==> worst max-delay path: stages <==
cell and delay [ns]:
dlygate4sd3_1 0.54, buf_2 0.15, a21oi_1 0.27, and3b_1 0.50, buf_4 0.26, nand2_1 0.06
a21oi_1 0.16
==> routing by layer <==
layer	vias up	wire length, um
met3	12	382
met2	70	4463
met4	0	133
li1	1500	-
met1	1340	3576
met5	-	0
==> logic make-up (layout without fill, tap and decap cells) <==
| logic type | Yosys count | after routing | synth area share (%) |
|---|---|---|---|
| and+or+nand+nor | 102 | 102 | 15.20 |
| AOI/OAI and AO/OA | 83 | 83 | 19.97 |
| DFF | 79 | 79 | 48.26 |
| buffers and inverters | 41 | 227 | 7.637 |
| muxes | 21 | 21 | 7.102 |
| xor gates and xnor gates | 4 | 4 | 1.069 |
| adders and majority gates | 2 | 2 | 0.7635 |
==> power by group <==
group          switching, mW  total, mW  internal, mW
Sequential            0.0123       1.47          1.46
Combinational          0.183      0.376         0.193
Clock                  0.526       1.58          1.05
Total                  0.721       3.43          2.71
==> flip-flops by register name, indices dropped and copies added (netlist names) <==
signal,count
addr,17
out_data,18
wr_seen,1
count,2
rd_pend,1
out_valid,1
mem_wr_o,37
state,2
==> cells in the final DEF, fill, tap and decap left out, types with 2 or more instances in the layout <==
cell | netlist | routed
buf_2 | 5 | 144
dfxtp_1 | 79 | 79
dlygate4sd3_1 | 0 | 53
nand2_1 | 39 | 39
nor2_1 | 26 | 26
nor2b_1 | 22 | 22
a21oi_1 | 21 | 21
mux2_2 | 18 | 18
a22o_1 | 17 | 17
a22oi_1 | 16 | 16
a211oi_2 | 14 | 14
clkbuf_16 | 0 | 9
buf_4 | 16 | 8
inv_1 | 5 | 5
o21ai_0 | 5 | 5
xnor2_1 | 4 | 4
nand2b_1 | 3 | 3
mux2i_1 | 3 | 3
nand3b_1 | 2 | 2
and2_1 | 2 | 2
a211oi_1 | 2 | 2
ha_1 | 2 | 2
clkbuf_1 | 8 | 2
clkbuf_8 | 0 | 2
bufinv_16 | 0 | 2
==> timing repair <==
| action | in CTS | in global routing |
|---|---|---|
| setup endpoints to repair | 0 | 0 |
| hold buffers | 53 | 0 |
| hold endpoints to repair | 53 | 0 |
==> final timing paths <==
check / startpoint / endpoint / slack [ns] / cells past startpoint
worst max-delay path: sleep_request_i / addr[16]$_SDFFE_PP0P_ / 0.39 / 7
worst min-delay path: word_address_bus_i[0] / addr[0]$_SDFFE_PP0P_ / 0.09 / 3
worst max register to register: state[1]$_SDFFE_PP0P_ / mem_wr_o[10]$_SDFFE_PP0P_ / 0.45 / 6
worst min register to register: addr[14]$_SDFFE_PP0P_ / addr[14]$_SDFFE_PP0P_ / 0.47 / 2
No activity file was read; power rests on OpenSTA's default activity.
$ cat src/pkg/opm_pkg.sv
`default_nettype none
// Shared constants for the operating mode power sequencer
package opm_pkg;

  // One-hot operating states
  typedef enum logic [5:0] {
    OPM_NOT_POWERED = 6'h01,
    OPM_POWER_OFF   = 6'h02,
    OPM_DEEP_SLEEP  = 6'h04,
    OPM_IDLE        = 6'h08,
    OPM_ACTIVE      = 6'h10,
    OPM_CONNECTED   = 6'h20
  } opm_state_t;

  // Register byte offsets
  localparam logic [3:0] OPM_CTRL_OFS   = 4'h0;  // Power saving configuration
  localparam logic [3:0] OPM_CMD_OFS    = 4'h4;  // Command strobes
  localparam logic [3:0] OPM_STATUS_OFS = 4'h8;  // Live state and outputs

  // Control register fields
  localparam int OPM_CTRL_PSM_BIT   = 0;  // Power saving mode enable, active timer to deep-sleep
  localparam int OPM_CTRL_IDLE_LSB  = 1;  // Idle power config, 3 bits
  localparam int OPM_CTRL_IDLE_MSB  = 3;
  localparam int OPM_CTRL_EDRX_BIT  = 4;  // Deep-sleep variant allows eDRX sleep
  localparam int OPM_CTRL_WIDTH     = 5;
  localparam logic [4:0] OPM_CTRL_RESET = 5'h00;

  // Command register fields
  localparam int OPM_CMD_OFF_BIT = 0;  // Switch-off command

  // Status register fields
  localparam int OPM_STAT_STATE_LSB = 0;   // One-hot state, 6 bits
  localparam int OPM_STAT_WAKE_BIT  = 8;   // Wake-up completed
  localparam int OPM_STAT_IF_BIT    = 9;   // Application interfaces enabled

  // Idle power config values
  localparam logic [2:0] OPM_IDLE_OFF   = 3'h0;  // No idle power saving
  localparam logic [2:0] OPM_IDLE_DEEP  = 3'h1;  // Inactivity timer to deep-sleep
  localparam logic [2:0] OPM_IDLE_DTR   = 3'h3;  // Terminal-ready line controls idle
  localparam logic [2:0] OPM_IDLE_RXWK  = 3'h4;  // Inactivity to idle, serial wake

  // AXI responses
  localparam logic [1:0] OPM_RESP_OKAY   = 2'h0;
  localparam logic [1:0] OPM_RESP_DECERR = 2'h3;

  // Timing
  localparam longint OPM_CLK_HZ       = 40000000;
  localparam longint OPM_INACT_TIME_S = 6;
  localparam longint OPM_INACT_CYCLES = OPM_INACT_TIME_S * OPM_CLK_HZ;
  localparam longint OPM_WAKE_TIME_NS = 1000;
  localparam longint OPM_WAKE_CYCLES  = (OPM_WAKE_TIME_NS * OPM_CLK_HZ + 999999999)
                                        / 1000000000;
  localparam int     OPM_INACT_W      = 28;
  localparam int     OPM_WAKE_W       = 6;

endpackage
`default_nettype wire
$ cat src/design/opm_inact_timer.sv
`timescale 1ns/100ps
`default_nettype none
// Command inactivity timer: counts while armed, restarts on any activity
module opm_inact_timer #(
  parameter logic [opm_pkg::OPM_INACT_W-1:0] LIMIT =
    opm_pkg::OPM_INACT_W'(opm_pkg::OPM_INACT_CYCLES)
) (
  // Clock and reset
  input  wire logic mclk,
  input  wire logic rstn,
  // Control
  input  wire logic run,       // Timer armed
  input  wire logic restart,   // Activity seen, start over
  // Status
  output var  logic expired    // Level, high once limit reached
);

  logic [opm_pkg::OPM_INACT_W-1:0] cnt_reg;   // Elapsed cycles
  logic [opm_pkg::OPM_INACT_W-1:0] cnt_next;
  logic                            hit;       // Limit reached

  assign hit = (cnt_reg >= LIMIT - 28'h0000001);
  // Saturate at LIMIT - 1 so expiry stays asserted until disarmed or restarted
  assign cnt_next = (!run || restart) ? '0 :
                    hit ? cnt_reg : cnt_reg + 28'h0000001;

  // Counter and expiry flag
  always_ff @(posedge mclk) begin
    if (!rstn) begin
      cnt_reg <= '0;
      expired <= 1'b0;
    end else begin
      cnt_reg <= cnt_next;
      expired <= run && !restart && hit;
    end
  end

endmodule
`default_nettype wire

$ cat src/design/opm_power_fsm.sv
`timescale 1ns/100ps
`default_nettype none
module opm_power_fsm #(
  parameter logic [opm_pkg::OPM_INACT_W-1:0] INACT_CYCLES =
    opm_pkg::OPM_INACT_W'(opm_pkg::OPM_INACT_CYCLES)
) (
  // Clock and reset
  input  wire logic        mclk,
  input  wire logic        rstn,
  // AXI4-Lite write address
  input  wire logic [3:0]  s_axi_awaddr,
  input  wire logic        s_axi_awvalid,
  output var  logic        s_axi_awready,
  // AXI4-Lite write data
  input  wire logic [31:0] s_axi_wdata,
  input  wire logic [3:0]  s_axi_wstrb,
  input  wire logic        s_axi_wvalid,
  output var  logic        s_axi_wready,
  // AXI4-Lite write response
  output var  logic [1:0]  s_axi_bresp,
  output var  logic        s_axi_bvalid,
  input  wire logic        s_axi_bready,
  // AXI4-Lite read address
  input  wire logic [3:0]  s_axi_araddr,
  input  wire logic        s_axi_arvalid,
  output var  logic        s_axi_arready,
  // AXI4-Lite read data
  output var  logic [31:0] s_axi_rdata,
  output var  logic [1:0]  s_axi_rresp,
  output var  logic        s_axi_rvalid,
  input  wire logic        s_axi_rready,
  // Supply and host pins
  input  wire logic        supply_ok,            // Main supply within range
  input  wire logic        power_control_input,  // One-cycle pin event from host
  input  wire logic        dtr_on,               // Data terminal ready level
  input  wire logic        rx_char,              // Serial character strobe
  // Network and activity events
  input  wire logic        t3324_expired,        // Active timer expiry pulse
  input  wire logic        t3412_expired,        // Periodic update timer pulse
  input  wire logic        edrx_sleep_window,    // Not listening for paging
  input  wire logic        edrx_paging_window,   // Paging occasion due
  input  wire logic        radio_activity,       // Radio traffic in progress
  input  wire logic        concurrent_busy,      // Other activity in progress
  // Power domain controls
  output var  logic        rtc_en,
  output var  logic        cpu_clk_min,
  output var  logic        cpu_clk_normal,
  output var  logic        rf_tx_en,
  output var  logic        rf_rx_en,
  output var  logic        app_if_en,
  output var  logic        rx_char_accept       // Character passed on to host path
);

  // State and configuration
  opm_pkg::opm_state_t state_reg;     // Current operating state
  opm_pkg::opm_state_t state_next;
  logic [opm_pkg::OPM_CTRL_WIDTH-1:0] ctrl_reg;      // Power saving config
  logic                               off_cmd_reg;   // Switch-off command pending
  logic [opm_pkg::OPM_WAKE_W-1:0]     wake_cnt_reg;  // Wake-up settle counter
  logic [opm_pkg::OPM_WAKE_W-1:0]     wake_cnt_next;
  logic                               wake_done_reg; // Wake-up complete

  // Bus side
  logic        aw_hs;         // Write address and data taken this cycle
  logic        ar_hs;         // Read address taken this cycle
  logic [3:0]  aw_addr_reg;   // Held write address
  logic [3:0]  ar_addr_reg;   // Held read address
  logic [31:0] w_data_reg;    // Held write data
  logic [3:0]  w_strb_reg;    // Held write strobes
  logic        wr_go_reg;     // Perform held write
  logic        rd_go_reg;     // Perform held read
  logic        wr_ctrl;       // Write hits control register
  logic        wr_cmd;        // Write hits command register
  logic        wr_hit;        // Write address decoded
  logic        rd_ctrl;
  logic        rd_stat;
  logic        rd_hit;
  logic [31:0] rd_data;       // Read mux
  logic [31:0] stat_word;     // Status register view

  // Configuration decode
  logic [2:0]  idle_cfg;
  logic        psm_en;
  logic        edrx_en;
  logic        inact_run;     // Inactivity timer armed
  logic        inact_exp;     // Inactivity timer expired
  logic        auto_ok;       // No concurrent activity
  logic        st_active;
  logic        st_idle;
  logic        st_deep;
  logic        st_off;

  // Timer: only counts in active with a config that uses it
  opm_inact_timer #(
    .LIMIT   (INACT_CYCLES)
  ) u_inact (
    .mclk    (mclk),
    .rstn    (rstn),
    .run     (inact_run),
    .restart (rx_char || wr_go_reg),
    .expired (inact_exp)
  );

  // Configuration fields
  assign psm_en    = ctrl_reg[opm_pkg::OPM_CTRL_PSM_BIT];
  assign idle_cfg  = ctrl_reg[opm_pkg::OPM_CTRL_IDLE_MSB:opm_pkg::OPM_CTRL_IDLE_LSB];
  assign edrx_en   = ctrl_reg[opm_pkg::OPM_CTRL_EDRX_BIT];
  assign st_active = (state_reg == opm_pkg::OPM_ACTIVE);
  assign st_idle   = (state_reg == opm_pkg::OPM_IDLE);
  assign st_deep   = (state_reg == opm_pkg::OPM_DEEP_SLEEP);
  assign st_off    = (state_reg == opm_pkg::OPM_POWER_OFF);
  assign inact_run = st_active &&
                     (idle_cfg == opm_pkg::OPM_IDLE_DEEP || idle_cfg == opm_pkg::OPM_IDLE_RXWK);
  // Radio traffic counts as concurrent activity too
  assign auto_ok   = !concurrent_busy && !radio_activity;

  // Next-state logic
  always_comb begin
    state_next = state_reg;
    case (state_reg)
      opm_pkg::OPM_NOT_POWERED: begin
        // Supply alone never switches the module on
        if (supply_ok) state_next = opm_pkg::OPM_POWER_OFF;
      end
      opm_pkg::OPM_POWER_OFF: begin
        if (power_control_input) state_next = opm_pkg::OPM_ACTIVE;
        else state_next = opm_pkg::OPM_POWER_OFF;
      end
      opm_pkg::OPM_DEEP_SLEEP: begin
        // Any wake source returns to active
        if (t3412_expired) state_next = opm_pkg::OPM_ACTIVE;
        else if (edrx_en && edrx_paging_window) begin
          state_next = opm_pkg::OPM_ACTIVE;
        end else if (power_control_input) state_next = opm_pkg::OPM_ACTIVE;
      end
      opm_pkg::OPM_IDLE: begin
        // Wake by terminal-ready or first serial character
        if (idle_cfg == opm_pkg::OPM_IDLE_DTR && dtr_on) begin
          state_next = opm_pkg::OPM_ACTIVE;
        end else if (idle_cfg == opm_pkg::OPM_IDLE_RXWK && rx_char) begin
          state_next = opm_pkg::OPM_ACTIVE;
        end else if (idle_cfg != opm_pkg::OPM_IDLE_DTR &&
                     idle_cfg != opm_pkg::OPM_IDLE_RXWK) begin
          state_next = opm_pkg::OPM_ACTIVE;
        end
      end
      opm_pkg::OPM_ACTIVE: begin
        // Host shutdown takes priority over any automatic move
        if (off_cmd_reg || power_control_input) begin
          state_next = opm_pkg::OPM_POWER_OFF;
        end else if (radio_activity) state_next = opm_pkg::OPM_CONNECTED;
        else if (auto_ok && psm_en && t3324_expired) begin
          state_next = opm_pkg::OPM_DEEP_SLEEP;
        end else if (auto_ok && idle_cfg == opm_pkg::OPM_IDLE_DEEP && inact_exp) begin
          state_next = opm_pkg::OPM_DEEP_SLEEP;
        end else if (auto_ok && edrx_en && edrx_sleep_window) begin
          state_next = opm_pkg::OPM_DEEP_SLEEP;
        end else if (auto_ok && idle_cfg == opm_pkg::OPM_IDLE_DTR && !dtr_on) begin
          state_next = opm_pkg::OPM_IDLE;
        end else if (auto_ok && idle_cfg == opm_pkg::OPM_IDLE_RXWK && inact_exp) begin
          state_next = opm_pkg::OPM_IDLE;
        end
      end
      opm_pkg::OPM_CONNECTED: begin
        if (!radio_activity) state_next = opm_pkg::OPM_ACTIVE;
      end
      default: state_next = opm_pkg::OPM_NOT_POWERED;
    endcase
    // Supply loss overrides everything, power-off included
    if (!supply_ok) state_next = opm_pkg::OPM_NOT_POWERED;
  end

  // Wake-up settle time after leaving idle; characters wait for it
  assign wake_cnt_next = (st_idle || state_next != opm_pkg::OPM_ACTIVE) ? '0 :
                         (wake_cnt_reg == opm_pkg::OPM_WAKE_W'(opm_pkg::OPM_WAKE_CYCLES)) ?
                         wake_cnt_reg : wake_cnt_reg + 6'h01;

  // State register, one-hot
  always_ff @(posedge mclk) begin
    if (!rstn) state_reg <= opm_pkg::OPM_NOT_POWERED;
    else state_reg <= state_next;
  end

  // Wake tracking
  always_ff @(posedge mclk) begin
    if (!rstn) begin
      wake_cnt_reg  <= '0;
      wake_done_reg <= 1'b0;
    end else begin
      wake_cnt_reg  <= wake_cnt_next;
      wake_done_reg <= (wake_cnt_next == opm_pkg::OPM_WAKE_W'(opm_pkg::OPM_WAKE_CYCLES));
    end
  end

  // Power domain outputs, registered from the next state so they match state_reg
  always_ff @(posedge mclk) begin
    if (!rstn) begin
      rtc_en         <= 1'b0;
      cpu_clk_min    <= 1'b0;
      cpu_clk_normal <= 1'b0;
      rf_tx_en       <= 1'b0;
      rf_rx_en       <= 1'b0;
      app_if_en      <= 1'b0;
    end else begin
      // Real-time clock runs in every switched-on state
      rtc_en         <= (state_next != opm_pkg::OPM_NOT_POWERED) &&
                        (state_next != opm_pkg::OPM_POWER_OFF);
      cpu_clk_min    <= (state_next == opm_pkg::OPM_IDLE);
      cpu_clk_normal <= (state_next == opm_pkg::OPM_ACTIVE) ||
                        (state_next == opm_pkg::OPM_CONNECTED);
      rf_tx_en       <= (state_next == opm_pkg::OPM_CONNECTED);
      rf_rx_en       <= (state_next == opm_pkg::OPM_CONNECTED);
      // Interfaces stay reachable in idle so the host can wake it
      app_if_en      <= (state_next == opm_pkg::OPM_ACTIVE) ||
                        (state_next == opm_pkg::OPM_CONNECTED) ||
                        (state_next == opm_pkg::OPM_IDLE);
    end
  end

  // Serial characters pass only once fully awake; the waking one is dropped
  always_ff @(posedge mclk) begin
    if (!rstn) rx_char_accept <= 1'b0;
    else rx_char_accept <= rx_char && wake_done_reg &&
                           (st_active || state_reg == opm_pkg::OPM_CONNECTED);
  end

  // Bus handshakes: one outstanding write and one read at a time
  assign aw_hs = s_axi_awvalid && s_axi_wvalid && !s_axi_awready &&
                 !wr_go_reg && !s_axi_bvalid;
  assign ar_hs = s_axi_arvalid && !s_axi_arready && !rd_go_reg && !s_axi_rvalid;

  // Address decode
  assign wr_ctrl = (aw_addr_reg == opm_pkg::OPM_CTRL_OFS);
  assign wr_cmd  = (aw_addr_reg == opm_pkg::OPM_CMD_OFS);
  assign wr_hit  = wr_ctrl || wr_cmd;
  assign rd_ctrl = (ar_addr_reg == opm_pkg::OPM_CTRL_OFS);
  assign rd_stat = (ar_addr_reg == opm_pkg::OPM_STATUS_OFS);
  assign rd_hit  = rd_ctrl || rd_stat || (ar_addr_reg == opm_pkg::OPM_CMD_OFS);

  // Status view of the live state
  assign stat_word = {22'h000000, app_if_en, wake_done_reg, 2'h0, state_reg};
  assign rd_data   = rd_ctrl ? {27'h0000000, ctrl_reg} :
                     rd_stat ? stat_word : 32'h00000000;

  // Write path: ready pulses one cycle, write acts in that same cycle, response after
  always_ff @(posedge mclk) begin
    if (!rstn) begin
      s_axi_awready <= 1'b0;
      s_axi_wready  <= 1'b0;
      wr_go_reg     <= 1'b0;
      aw_addr_reg   <= 4'h0;
      w_data_reg    <= 32'h00000000;
      w_strb_reg    <= 4'h0;
    end else begin
      s_axi_awready <= aw_hs;
      s_axi_wready  <= aw_hs;
      wr_go_reg     <= aw_hs;
      if (aw_hs) begin
        aw_addr_reg <= {s_axi_awaddr[3:2], 2'h0};
        w_data_reg  <= s_axi_wdata;
        w_strb_reg  <= s_axi_wstrb;
      end
    end
  end

  // Write response
  always_ff @(posedge mclk) begin
    if (!rstn) begin
      s_axi_bvalid <= 1'b0;
      s_axi_bresp  <= opm_pkg::OPM_RESP_OKAY;
    end else if (wr_go_reg) begin
      s_axi_bvalid <= 1'b1;
      s_axi_bresp  <= wr_hit ? opm_pkg::OPM_RESP_OKAY : opm_pkg::OPM_RESP_DECERR;
    end else if (s_axi_bready) begin
      s_axi_bvalid <= 1'b0;
    end
  end

  // Control register, low byte lane only
  always_ff @(posedge mclk) begin
    if (!rstn) ctrl_reg <= opm_pkg::OPM_CTRL_RESET;
    else if (wr_go_reg && wr_ctrl && w_strb_reg[0]) begin
      ctrl_reg <= w_data_reg[opm_pkg::OPM_CTRL_WIDTH-1:0];
    end
  end

  // Switch-off command: held until acted on or no longer meaningful
  always_ff @(posedge mclk) begin
    if (!rstn) off_cmd_reg <= 1'b0;
    else if (wr_go_reg && wr_cmd && w_strb_reg[0] &&
             w_data_reg[opm_pkg::OPM_CMD_OFF_BIT]) begin
      off_cmd_reg <= 1'b1;
    end else if (!st_active || st_off) begin
      off_cmd_reg <= 1'b0;
    end
  end

  // Read path
  always_ff @(posedge mclk) begin
    if (!rstn) begin
      s_axi_arready <= 1'b0;
      rd_go_reg     <= 1'b0;
      ar_addr_reg   <= 4'h0;
    end else begin
      s_axi_arready <= ar_hs;
      rd_go_reg     <= ar_hs;
      if (ar_hs) ar_addr_reg <= {s_axi_araddr[3:2], 2'h0};
    end
  end

  // Read data and response
  always_ff @(posedge mclk) begin
    if (!rstn) begin
      s_axi_rvalid <= 1'b0;
      s_axi_rdata  <= 32'h00000000;
      s_axi_rresp  <= opm_pkg::OPM_RESP_OKAY;
    end else if (rd_go_reg) begin
      s_axi_rvalid <= 1'b1;
      s_axi_rdata  <= rd_data;
      s_axi_rresp  <= rd_hit ? opm_pkg::OPM_RESP_OKAY : opm_pkg::OPM_RESP_DECERR;
    end else if (s_axi_rready) begin
      s_axi_rvalid <= 1'b0;
    end
  end

endmodule
`default_nettype wire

__Task details__. Print the lines above from the one with "cell | netlist | routed" through the one with "worst min register", both included, exactly as written and nothing more.

__Finished exercise__.
cell | netlist | routed
buf_2 | 5 | 144
dfxtp_1 | 79 | 79
dlygate4sd3_1 | 0 | 53
nand2_1 | 39 | 39
nor2_1 | 26 | 26
nor2b_1 | 22 | 22
a21oi_1 | 21 | 21
mux2_2 | 18 | 18
a22o_1 | 17 | 17
a22oi_1 | 16 | 16
a211oi_2 | 14 | 14
clkbuf_16 | 0 | 9
buf_4 | 16 | 8
inv_1 | 5 | 5
o21ai_0 | 5 | 5
xnor2_1 | 4 | 4
nand2b_1 | 3 | 3
mux2i_1 | 3 | 3
nand3b_1 | 2 | 2
and2_1 | 2 | 2
a211oi_1 | 2 | 2
ha_1 | 2 | 2
clkbuf_1 | 8 | 2
clkbuf_8 | 0 | 2
bufinv_16 | 0 | 2
==> timing repair <==
| action | in CTS | in global routing |
|---|---|---|
| setup endpoints to repair | 0 | 0 |
| hold buffers | 53 | 0 |
| hold endpoints to repair | 53 | 0 |
==> final timing paths <==
check / startpoint / endpoint / slack [ns] / cells past startpoint
worst max-delay path: sleep_request_i / addr[16]$_SDFFE_PP0P_ / 0.39 / 7
worst min-delay path: word_address_bus_i[0] / addr[0]$_SDFFE_PP0P_ / 0.09 / 3
worst max register to register: state[1]$_SDFFE_PP0P_ / mem_wr_o[10]$_SDFFE_PP0P_ / 0.45 / 6
worst min register to register: addr[14]$_SDFFE_PP0P_ / addr[14]$_SDFFE_PP0P_ / 0.47 / 2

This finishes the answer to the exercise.